Judith a toutes les qualités : elle est belle et montre un « fort rare esprit ». De son cadre de vie, seule sa chambre est citée : selon la mode de l’époque, c’est là qu’elle reçoit ses amis. Les « entours » du châlit de Judith ne sentent que musc et ambre, parfums fort à la mode au 17e siècle. A en croire Pierre Corneille, Martial, parfumeur à Paris, était en 1634 un des sujets ordinaires de la conversation dans le beau monde. Loret, le chroniqueur en vogue, le qualifie, en 1652, de « grand vendeur de musc et d’ambre ». On tenait donc Judith de Reclus pour une personne « dans le vent », comme on dirait aujourd’hui.
Que Judith soit domiciliée à Sainte-Foy ou à Ligueux, voire dans ces deux paroisses, qu’importe.
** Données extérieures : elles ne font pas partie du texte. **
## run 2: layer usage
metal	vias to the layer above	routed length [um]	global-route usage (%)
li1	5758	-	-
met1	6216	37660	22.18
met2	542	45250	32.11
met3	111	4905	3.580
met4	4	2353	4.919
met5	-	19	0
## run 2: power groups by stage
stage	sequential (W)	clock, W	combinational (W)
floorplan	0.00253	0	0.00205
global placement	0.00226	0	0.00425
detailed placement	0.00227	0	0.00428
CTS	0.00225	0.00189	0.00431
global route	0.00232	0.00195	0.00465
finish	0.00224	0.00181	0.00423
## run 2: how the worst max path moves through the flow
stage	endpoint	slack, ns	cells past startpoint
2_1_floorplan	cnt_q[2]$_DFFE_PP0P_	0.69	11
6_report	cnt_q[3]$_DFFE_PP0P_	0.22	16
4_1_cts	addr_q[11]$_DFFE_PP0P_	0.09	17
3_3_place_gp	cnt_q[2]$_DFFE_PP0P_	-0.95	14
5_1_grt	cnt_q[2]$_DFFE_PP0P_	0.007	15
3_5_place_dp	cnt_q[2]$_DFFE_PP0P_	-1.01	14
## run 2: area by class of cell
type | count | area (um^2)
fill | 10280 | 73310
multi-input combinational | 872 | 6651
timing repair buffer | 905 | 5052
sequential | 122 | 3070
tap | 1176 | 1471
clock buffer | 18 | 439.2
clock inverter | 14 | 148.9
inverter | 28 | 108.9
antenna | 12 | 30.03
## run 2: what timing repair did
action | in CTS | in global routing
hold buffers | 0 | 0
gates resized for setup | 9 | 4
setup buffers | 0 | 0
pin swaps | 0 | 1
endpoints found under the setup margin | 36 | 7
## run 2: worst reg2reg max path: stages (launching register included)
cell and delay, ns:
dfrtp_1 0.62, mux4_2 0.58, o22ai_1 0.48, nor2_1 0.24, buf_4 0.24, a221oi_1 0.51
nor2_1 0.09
### src/rtl/sfrb_pkg.sv
// package: address map, field masks and reset values of the bank-1 registers
package sfrb_pkg;
  // ==================================================================
  // widths
  localparam int unsigned SFRB_DATA_W = 8;
  localparam int unsigned SFRB_ADDR_W = 8;
  localparam int unsigned SFRB_PC_W = 13;
  localparam int unsigned SFRB_MEM_ADDR_W = 9;

  // ==================================================================
  // register addresses (bank 1); mirrored ones also answer in bank 0
  localparam logic [7:0] SFRB_ADR_INDIRECT = 8'h80;
  localparam logic [7:0] SFRB_ADR_OPTION = 8'h81;
  localparam logic [7:0] SFRB_ADR_PCL = 8'h82;
  localparam logic [7:0] SFRB_ADR_STATUS = 8'h83;
  localparam logic [7:0] SFRB_ADR_POINTER = 8'h84;
  localparam logic [7:0] SFRB_ADR_DIR_A = 8'h85;
  localparam logic [7:0] SFRB_ADR_DIR_B = 8'h86;
  localparam logic [7:0] SFRB_ADR_DIR_C = 8'h87;
  localparam logic [7:0] SFRB_ADR_PC_LATCH = 8'h8A;
  localparam logic [7:0] SFRB_ADR_INT_CTRL = 8'h8B;
  localparam logic [7:0] SFRB_ADR_PIRQ_EN = 8'h8C;
  localparam logic [7:0] SFRB_ADR_PWR_FLAGS = 8'h8E;
  localparam logic [7:0] SFRB_ADR_T2_PERIOD = 8'h92;
  localparam logic [7:0] SFRB_ADR_SER_ADDR = 8'h93;
  localparam logic [7:0] SFRB_ADR_SER_STAT = 8'h94;

  // ==================================================================
  // implemented-bit masks, plus the status software-write and interrupt-control reset-keep masks
  localparam logic [7:0] SFRB_MASK_DIR_A = 8'h3F;
  localparam logic [7:0] SFRB_MASK_PC_LATCH = 8'h1F;
  localparam logic [7:0] SFRB_MASK_PIRQ_EN = 8'hCF;
  localparam logic [7:0] SFRB_MASK_PWR_FLAGS = 8'h03;
  localparam logic [7:0] SFRB_MASK_SER_STAT = 8'h3F;
  localparam logic [7:0] SFRB_MASK_STATUS_SW = 8'hE7;
  localparam logic [7:0] SFRB_MASK_INT_KEEP = 8'h01;

  // ==================================================================
  // status and power flag bit positions
  localparam int unsigned SFRB_STAT_IRP = 7;
  localparam int unsigned SFRB_STAT_TO = 4;
  localparam int unsigned SFRB_STAT_PD = 3;
  localparam int unsigned SFRB_PWR_POR = 1;
  localparam int unsigned SFRB_PWR_BOR = 0;

  // ==================================================================
  // reset values
  localparam logic [7:0] SFRB_RST_ZERO = 8'h00;
  localparam logic [7:0] SFRB_RST_ONES = 8'hFF;
  localparam logic [7:0] SFRB_RST_STATUS_POR = 8'h18;

  // reset cause applied in a cycle
  typedef enum logic [1:0] {
    SFRB_RK_NONE,
    SFRB_RK_BROWN,
    SFRB_RK_WDT,
    SFRB_RK_EXT
  } sfrb_rst_t;
endpackage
Ce qui est intéressant de constater, c’est l’arrivée de la mode parisienne dans de petites localités. La poésie met en valeur les parfums, l’esprit et le caractère de la dame, sur un mode qui rappelle l’Astrée d’Honoré d’Urfé. La civilisation des mœurs est en train de s’épanouir. Peu à peu, apparaissent les armoires, la fourchette et ce langage que l’on surveille jusqu’à l’excès et qui fera le bonheur des Précieuses Ridicules.
Cette poésie montre qu’à Ligueux, on n’échappe pas à certains aspects de ce mouvement.
Notes :
- Le texte original de cette poésie est conservé dans le fonds Delpit, ms 214, des Archives municipales de Bordeaux.
- On trouve mention de Pierre Reclus ou Pierre de Reclus, capitaine, habitant à Ligueux et qui sait signer dans Arch. dép. Gironde, 3 E 20 978, f° 56 et 84, et 3 E 20 979, f0 70.
- Une Judith de Reclus épousa Hélie de Cosson, écuyer, seigneur de l'Isle, du Claux et de la Mothe-de-Lèches, en 1653 (M. de Courcelles, Dictionnaire universel de la noblesse de France, Paris, 1821). S'agit-il de notre Judith ?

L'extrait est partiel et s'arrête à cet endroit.